__YOUR INSTRUCTIONS__: Below is a listing. Set down exactly the lines from the one containing "met3 | 5070 | 9.35 | 8.6" through the one containing "max,flop,w[15]$_SDFFE_PN0P_,5720,16", both ends included, and leave out the rest.

__THE DATA__:
::::
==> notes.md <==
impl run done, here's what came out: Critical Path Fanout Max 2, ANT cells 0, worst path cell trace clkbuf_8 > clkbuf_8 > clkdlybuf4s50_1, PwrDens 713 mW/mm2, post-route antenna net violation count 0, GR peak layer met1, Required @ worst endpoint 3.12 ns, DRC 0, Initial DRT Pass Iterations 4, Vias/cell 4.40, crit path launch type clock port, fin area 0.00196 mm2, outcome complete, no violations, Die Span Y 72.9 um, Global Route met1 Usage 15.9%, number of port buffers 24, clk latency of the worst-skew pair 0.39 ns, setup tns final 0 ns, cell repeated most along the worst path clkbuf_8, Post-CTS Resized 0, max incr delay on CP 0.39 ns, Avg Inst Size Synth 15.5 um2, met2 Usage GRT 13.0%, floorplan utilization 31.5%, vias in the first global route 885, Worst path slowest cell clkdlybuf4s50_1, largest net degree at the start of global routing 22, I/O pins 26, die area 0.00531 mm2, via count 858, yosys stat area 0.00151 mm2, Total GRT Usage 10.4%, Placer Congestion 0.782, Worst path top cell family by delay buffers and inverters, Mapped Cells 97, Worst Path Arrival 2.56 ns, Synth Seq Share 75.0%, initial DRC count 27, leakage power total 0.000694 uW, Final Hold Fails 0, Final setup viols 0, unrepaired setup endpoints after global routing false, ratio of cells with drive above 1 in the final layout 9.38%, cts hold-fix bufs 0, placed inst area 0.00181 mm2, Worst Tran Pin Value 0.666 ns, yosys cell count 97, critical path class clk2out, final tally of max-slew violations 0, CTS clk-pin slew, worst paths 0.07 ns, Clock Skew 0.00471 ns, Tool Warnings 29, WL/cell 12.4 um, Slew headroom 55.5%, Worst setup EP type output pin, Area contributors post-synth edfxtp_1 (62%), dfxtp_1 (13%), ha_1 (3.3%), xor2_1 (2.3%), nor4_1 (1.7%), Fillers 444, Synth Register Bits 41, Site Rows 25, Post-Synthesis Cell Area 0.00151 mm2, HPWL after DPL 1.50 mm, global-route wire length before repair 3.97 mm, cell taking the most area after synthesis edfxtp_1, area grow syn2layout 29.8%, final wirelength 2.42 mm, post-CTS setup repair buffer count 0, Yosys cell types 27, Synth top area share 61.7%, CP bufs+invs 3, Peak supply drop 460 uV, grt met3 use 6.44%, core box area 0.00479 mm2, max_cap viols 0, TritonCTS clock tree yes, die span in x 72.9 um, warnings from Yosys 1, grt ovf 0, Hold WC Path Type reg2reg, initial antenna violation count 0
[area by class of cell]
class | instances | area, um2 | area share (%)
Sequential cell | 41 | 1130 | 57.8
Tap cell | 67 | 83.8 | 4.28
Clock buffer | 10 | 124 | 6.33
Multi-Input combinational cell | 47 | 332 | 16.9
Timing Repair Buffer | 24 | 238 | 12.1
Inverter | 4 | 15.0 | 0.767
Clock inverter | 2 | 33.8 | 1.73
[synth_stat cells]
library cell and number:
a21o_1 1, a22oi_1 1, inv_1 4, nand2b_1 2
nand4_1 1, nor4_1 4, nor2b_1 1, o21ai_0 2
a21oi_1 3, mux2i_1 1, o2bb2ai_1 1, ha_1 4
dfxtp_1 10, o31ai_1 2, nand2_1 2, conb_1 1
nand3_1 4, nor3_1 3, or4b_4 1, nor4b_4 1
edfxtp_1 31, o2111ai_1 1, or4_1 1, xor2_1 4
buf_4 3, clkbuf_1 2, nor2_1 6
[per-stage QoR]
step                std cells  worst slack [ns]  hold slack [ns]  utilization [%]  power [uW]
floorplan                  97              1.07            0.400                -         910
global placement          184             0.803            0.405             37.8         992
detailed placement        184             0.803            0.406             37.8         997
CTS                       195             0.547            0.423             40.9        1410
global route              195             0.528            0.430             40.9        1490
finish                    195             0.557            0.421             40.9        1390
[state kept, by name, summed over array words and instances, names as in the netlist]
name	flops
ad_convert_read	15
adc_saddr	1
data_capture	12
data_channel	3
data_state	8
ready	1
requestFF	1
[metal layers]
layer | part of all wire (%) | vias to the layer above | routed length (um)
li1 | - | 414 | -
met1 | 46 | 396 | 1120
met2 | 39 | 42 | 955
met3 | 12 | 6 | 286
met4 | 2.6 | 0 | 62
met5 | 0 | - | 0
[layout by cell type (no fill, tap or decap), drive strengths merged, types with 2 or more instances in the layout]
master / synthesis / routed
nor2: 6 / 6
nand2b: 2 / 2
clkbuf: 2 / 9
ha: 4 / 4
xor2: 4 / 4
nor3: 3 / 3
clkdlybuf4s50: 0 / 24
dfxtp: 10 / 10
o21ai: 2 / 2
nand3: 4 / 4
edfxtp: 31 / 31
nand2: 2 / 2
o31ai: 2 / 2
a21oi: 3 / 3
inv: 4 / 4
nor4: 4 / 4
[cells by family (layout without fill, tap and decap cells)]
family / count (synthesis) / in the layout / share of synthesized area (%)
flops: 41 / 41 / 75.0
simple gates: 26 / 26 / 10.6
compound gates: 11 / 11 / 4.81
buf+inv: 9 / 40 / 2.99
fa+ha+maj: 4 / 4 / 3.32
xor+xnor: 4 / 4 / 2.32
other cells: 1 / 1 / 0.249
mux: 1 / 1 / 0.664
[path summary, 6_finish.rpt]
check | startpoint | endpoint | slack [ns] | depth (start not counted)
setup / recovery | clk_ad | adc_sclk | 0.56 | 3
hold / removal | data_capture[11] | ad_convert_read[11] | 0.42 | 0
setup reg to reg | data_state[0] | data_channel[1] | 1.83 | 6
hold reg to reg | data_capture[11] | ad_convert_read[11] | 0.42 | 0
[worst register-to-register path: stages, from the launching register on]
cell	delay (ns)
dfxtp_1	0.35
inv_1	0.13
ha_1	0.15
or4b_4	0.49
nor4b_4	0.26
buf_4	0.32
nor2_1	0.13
::::
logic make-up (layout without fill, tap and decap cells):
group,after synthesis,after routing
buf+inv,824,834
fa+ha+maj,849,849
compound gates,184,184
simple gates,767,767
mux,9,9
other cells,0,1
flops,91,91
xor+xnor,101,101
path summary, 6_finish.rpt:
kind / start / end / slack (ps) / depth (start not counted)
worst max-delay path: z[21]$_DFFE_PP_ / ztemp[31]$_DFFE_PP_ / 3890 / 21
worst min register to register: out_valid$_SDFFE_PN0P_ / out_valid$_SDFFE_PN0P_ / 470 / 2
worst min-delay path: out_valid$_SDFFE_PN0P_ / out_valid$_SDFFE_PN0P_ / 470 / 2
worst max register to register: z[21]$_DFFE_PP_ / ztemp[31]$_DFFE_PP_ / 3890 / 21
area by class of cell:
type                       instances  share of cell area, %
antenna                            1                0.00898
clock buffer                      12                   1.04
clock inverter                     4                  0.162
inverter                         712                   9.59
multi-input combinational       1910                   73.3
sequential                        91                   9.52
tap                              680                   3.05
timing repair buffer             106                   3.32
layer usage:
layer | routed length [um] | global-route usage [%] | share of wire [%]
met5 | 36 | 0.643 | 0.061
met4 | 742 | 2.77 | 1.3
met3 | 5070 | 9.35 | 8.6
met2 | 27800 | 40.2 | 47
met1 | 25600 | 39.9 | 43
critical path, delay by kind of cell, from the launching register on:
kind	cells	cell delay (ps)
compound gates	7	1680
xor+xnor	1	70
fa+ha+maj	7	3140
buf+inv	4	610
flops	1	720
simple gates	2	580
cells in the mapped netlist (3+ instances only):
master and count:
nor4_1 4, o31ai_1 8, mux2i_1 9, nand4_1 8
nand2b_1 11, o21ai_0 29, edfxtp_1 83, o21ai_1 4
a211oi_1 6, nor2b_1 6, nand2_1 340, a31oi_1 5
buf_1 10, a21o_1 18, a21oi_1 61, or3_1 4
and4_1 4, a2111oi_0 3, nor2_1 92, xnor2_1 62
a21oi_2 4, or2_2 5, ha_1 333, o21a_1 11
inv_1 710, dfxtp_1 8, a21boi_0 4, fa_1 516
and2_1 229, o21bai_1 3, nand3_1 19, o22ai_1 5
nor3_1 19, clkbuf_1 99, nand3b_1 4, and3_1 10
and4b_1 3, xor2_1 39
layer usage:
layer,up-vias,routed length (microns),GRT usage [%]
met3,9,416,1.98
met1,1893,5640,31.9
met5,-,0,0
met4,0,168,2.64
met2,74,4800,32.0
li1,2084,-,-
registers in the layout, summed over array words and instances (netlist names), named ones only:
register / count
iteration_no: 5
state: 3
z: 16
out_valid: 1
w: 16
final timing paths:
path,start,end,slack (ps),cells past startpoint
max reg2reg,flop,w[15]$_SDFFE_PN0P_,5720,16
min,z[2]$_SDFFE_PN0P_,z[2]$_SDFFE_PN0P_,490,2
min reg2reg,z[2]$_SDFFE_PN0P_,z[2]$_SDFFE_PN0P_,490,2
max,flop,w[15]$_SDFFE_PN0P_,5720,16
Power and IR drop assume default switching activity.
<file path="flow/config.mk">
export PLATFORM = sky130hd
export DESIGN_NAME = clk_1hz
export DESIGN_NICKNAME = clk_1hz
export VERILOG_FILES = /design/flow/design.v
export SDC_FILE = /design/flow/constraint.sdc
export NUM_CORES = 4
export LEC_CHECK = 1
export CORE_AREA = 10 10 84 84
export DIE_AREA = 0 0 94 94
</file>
::::
__ANSWER__:
met3 | 5070 | 9.35 | 8.6
met2 | 27800 | 40.2 | 47
met1 | 25600 | 39.9 | 43
critical path, delay by kind of cell, from the launching register on:
kind	cells	cell delay (ps)
compound gates	7	1680
xor+xnor	1	70
fa+ha+maj	7	3140
buf+inv	4	610
flops	1	720
simple gates	2	580
cells in the mapped netlist (3+ instances only):
master and count:
nor4_1 4, o31ai_1 8, mux2i_1 9, nand4_1 8
nand2b_1 11, o21ai_0 29, edfxtp_1 83, o21ai_1 4
a211oi_1 6, nor2b_1 6, nand2_1 340, a31oi_1 5
buf_1 10, a21o_1 18, a21oi_1 61, or3_1 4
and4_1 4, a2111oi_0 3, nor2_1 92, xnor2_1 62
a21oi_2 4, or2_2 5, ha_1 333, o21a_1 11
inv_1 710, dfxtp_1 8, a21boi_0 4, fa_1 516
and2_1 229, o21bai_1 3, nand3_1 19, o22ai_1 5
nor3_1 19, clkbuf_1 99, nand3b_1 4, and3_1 10
and4b_1 3, xor2_1 39
layer usage:
layer,up-vias,routed length (microns),GRT usage [%]
met3,9,416,1.98
met1,1893,5640,31.9
met5,-,0,0
met4,0,168,2.64
met2,74,4800,32.0
li1,2084,-,-
registers in the layout, summed over array words and instances (netlist names), named ones only:
register / count
iteration_no: 5
state: 3
z: 16
out_valid: 1
w: 16
final timing paths:
path,start,end,slack (ps),cells past startpoint
max reg2reg,flop,w[15]$_SDFFE_PN0P_,5720,16
min,z[2]$_SDFFE_PN0P_,z[2]$_SDFFE_PN0P_,490,2
min reg2reg,z[2]$_SDFFE_PN0P_,z[2]$_SDFFE_PN0P_,490,2
max,flop,w[15]$_SDFFE_PN0P_,5720,16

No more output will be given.